(THE DATA)
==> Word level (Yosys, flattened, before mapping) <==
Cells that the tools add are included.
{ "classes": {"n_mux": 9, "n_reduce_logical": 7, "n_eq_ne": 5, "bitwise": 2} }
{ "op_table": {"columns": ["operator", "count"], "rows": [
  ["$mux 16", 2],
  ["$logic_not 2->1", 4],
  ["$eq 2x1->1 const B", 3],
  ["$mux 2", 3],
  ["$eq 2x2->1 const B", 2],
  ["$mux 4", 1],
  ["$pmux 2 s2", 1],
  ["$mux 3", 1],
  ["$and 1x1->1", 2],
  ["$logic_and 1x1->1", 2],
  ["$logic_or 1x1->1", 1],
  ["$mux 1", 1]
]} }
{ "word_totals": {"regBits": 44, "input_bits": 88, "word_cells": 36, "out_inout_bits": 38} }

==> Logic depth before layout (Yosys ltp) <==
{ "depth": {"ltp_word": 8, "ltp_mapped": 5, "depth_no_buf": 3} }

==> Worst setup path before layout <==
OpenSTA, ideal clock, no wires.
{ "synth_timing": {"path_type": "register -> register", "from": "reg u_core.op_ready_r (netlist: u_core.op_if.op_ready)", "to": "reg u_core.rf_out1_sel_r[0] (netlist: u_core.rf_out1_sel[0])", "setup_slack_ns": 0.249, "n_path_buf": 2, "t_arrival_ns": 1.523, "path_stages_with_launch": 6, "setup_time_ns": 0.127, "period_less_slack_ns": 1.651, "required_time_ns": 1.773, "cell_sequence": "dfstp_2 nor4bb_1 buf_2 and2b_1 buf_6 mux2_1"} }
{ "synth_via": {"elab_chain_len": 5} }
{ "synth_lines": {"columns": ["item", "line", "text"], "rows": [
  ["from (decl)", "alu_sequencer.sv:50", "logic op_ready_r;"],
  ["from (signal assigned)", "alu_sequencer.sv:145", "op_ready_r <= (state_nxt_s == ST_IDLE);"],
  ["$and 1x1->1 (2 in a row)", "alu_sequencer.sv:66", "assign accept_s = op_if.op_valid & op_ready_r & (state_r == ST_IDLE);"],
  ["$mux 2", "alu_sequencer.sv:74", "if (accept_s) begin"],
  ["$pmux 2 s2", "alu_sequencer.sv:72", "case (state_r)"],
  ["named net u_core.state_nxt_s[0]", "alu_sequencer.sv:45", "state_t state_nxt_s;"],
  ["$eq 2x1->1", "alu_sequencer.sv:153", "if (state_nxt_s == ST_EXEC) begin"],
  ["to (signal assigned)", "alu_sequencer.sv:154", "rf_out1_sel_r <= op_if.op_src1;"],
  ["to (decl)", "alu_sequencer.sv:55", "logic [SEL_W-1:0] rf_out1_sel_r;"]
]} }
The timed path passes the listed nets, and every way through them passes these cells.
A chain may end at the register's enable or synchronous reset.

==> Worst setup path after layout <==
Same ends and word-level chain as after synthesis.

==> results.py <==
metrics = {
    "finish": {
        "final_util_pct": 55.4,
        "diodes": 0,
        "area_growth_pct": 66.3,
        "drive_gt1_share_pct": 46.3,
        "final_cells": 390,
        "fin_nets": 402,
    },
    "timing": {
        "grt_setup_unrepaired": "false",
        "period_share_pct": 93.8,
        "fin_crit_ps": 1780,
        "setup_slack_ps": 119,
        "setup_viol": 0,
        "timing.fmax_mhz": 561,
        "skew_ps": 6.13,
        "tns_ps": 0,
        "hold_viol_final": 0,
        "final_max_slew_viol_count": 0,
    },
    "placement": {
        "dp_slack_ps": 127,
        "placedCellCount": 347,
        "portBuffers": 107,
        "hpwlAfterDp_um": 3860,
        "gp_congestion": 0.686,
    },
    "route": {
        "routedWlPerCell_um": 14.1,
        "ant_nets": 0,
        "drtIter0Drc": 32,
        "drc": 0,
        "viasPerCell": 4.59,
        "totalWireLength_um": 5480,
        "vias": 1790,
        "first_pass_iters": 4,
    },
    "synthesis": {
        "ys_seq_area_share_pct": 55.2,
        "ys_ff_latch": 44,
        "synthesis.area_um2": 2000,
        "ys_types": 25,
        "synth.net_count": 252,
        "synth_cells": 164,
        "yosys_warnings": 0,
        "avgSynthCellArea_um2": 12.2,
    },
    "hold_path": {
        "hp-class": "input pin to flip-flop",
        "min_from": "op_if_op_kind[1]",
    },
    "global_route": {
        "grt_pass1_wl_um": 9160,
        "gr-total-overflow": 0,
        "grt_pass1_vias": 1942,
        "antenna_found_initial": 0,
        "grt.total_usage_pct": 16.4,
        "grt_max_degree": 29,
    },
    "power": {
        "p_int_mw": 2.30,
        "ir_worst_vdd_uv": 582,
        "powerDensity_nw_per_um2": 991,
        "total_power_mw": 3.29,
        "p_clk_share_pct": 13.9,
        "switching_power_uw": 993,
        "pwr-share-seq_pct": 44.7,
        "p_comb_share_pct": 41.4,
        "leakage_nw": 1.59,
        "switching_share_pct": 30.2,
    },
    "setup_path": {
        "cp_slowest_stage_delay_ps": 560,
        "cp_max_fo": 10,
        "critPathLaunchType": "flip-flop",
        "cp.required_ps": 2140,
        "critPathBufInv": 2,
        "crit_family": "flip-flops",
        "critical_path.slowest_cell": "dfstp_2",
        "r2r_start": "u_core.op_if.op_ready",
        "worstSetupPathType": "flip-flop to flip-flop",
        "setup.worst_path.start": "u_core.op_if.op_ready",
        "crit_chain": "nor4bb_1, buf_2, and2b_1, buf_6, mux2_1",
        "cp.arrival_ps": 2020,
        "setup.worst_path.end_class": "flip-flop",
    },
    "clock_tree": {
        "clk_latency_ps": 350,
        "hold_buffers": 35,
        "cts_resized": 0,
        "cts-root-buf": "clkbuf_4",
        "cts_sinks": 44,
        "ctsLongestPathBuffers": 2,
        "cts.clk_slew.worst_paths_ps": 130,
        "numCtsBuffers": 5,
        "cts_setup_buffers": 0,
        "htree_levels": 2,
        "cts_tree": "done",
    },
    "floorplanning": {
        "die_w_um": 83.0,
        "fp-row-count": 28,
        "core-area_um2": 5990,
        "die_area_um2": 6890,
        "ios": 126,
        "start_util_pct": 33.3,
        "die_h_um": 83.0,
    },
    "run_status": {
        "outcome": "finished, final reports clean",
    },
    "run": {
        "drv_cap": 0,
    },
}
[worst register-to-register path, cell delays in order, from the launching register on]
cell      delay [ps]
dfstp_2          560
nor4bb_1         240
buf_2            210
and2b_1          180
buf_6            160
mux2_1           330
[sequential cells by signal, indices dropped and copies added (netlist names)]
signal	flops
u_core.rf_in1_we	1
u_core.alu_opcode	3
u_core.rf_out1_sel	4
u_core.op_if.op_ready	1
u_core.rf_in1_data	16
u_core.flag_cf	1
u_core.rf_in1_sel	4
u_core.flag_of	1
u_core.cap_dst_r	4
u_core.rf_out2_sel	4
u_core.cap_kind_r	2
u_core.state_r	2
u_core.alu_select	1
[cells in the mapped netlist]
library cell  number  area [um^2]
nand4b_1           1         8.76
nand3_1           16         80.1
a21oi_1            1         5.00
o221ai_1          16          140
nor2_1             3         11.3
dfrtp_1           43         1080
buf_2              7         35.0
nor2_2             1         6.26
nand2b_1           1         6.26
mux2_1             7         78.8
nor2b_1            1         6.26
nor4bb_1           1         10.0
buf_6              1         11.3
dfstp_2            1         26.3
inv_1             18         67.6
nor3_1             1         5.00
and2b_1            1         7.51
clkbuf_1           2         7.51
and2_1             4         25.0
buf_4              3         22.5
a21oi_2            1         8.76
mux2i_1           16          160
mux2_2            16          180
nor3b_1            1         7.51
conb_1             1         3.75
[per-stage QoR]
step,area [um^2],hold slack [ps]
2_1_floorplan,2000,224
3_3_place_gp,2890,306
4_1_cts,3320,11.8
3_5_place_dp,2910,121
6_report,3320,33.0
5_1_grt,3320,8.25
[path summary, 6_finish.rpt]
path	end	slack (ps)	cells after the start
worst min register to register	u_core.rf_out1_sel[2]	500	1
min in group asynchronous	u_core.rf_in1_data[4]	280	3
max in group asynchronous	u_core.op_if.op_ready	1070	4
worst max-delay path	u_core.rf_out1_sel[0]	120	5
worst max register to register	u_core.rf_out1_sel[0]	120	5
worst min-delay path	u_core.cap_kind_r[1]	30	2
(End THE DATA)
WHAT THE TASK ASKS: Those lines of the records that contain the string "assigned" should be identified and copied.

WRITTEN REPLY:
  ["from (signal assigned)", "alu_sequencer.sv:145", "op_ready_r <= (state_nxt_s == ST_IDLE);"],
  ["to (signal assigned)", "alu_sequencer.sv:154", "rf_out1_sel_r <= op_if.op_src1;"],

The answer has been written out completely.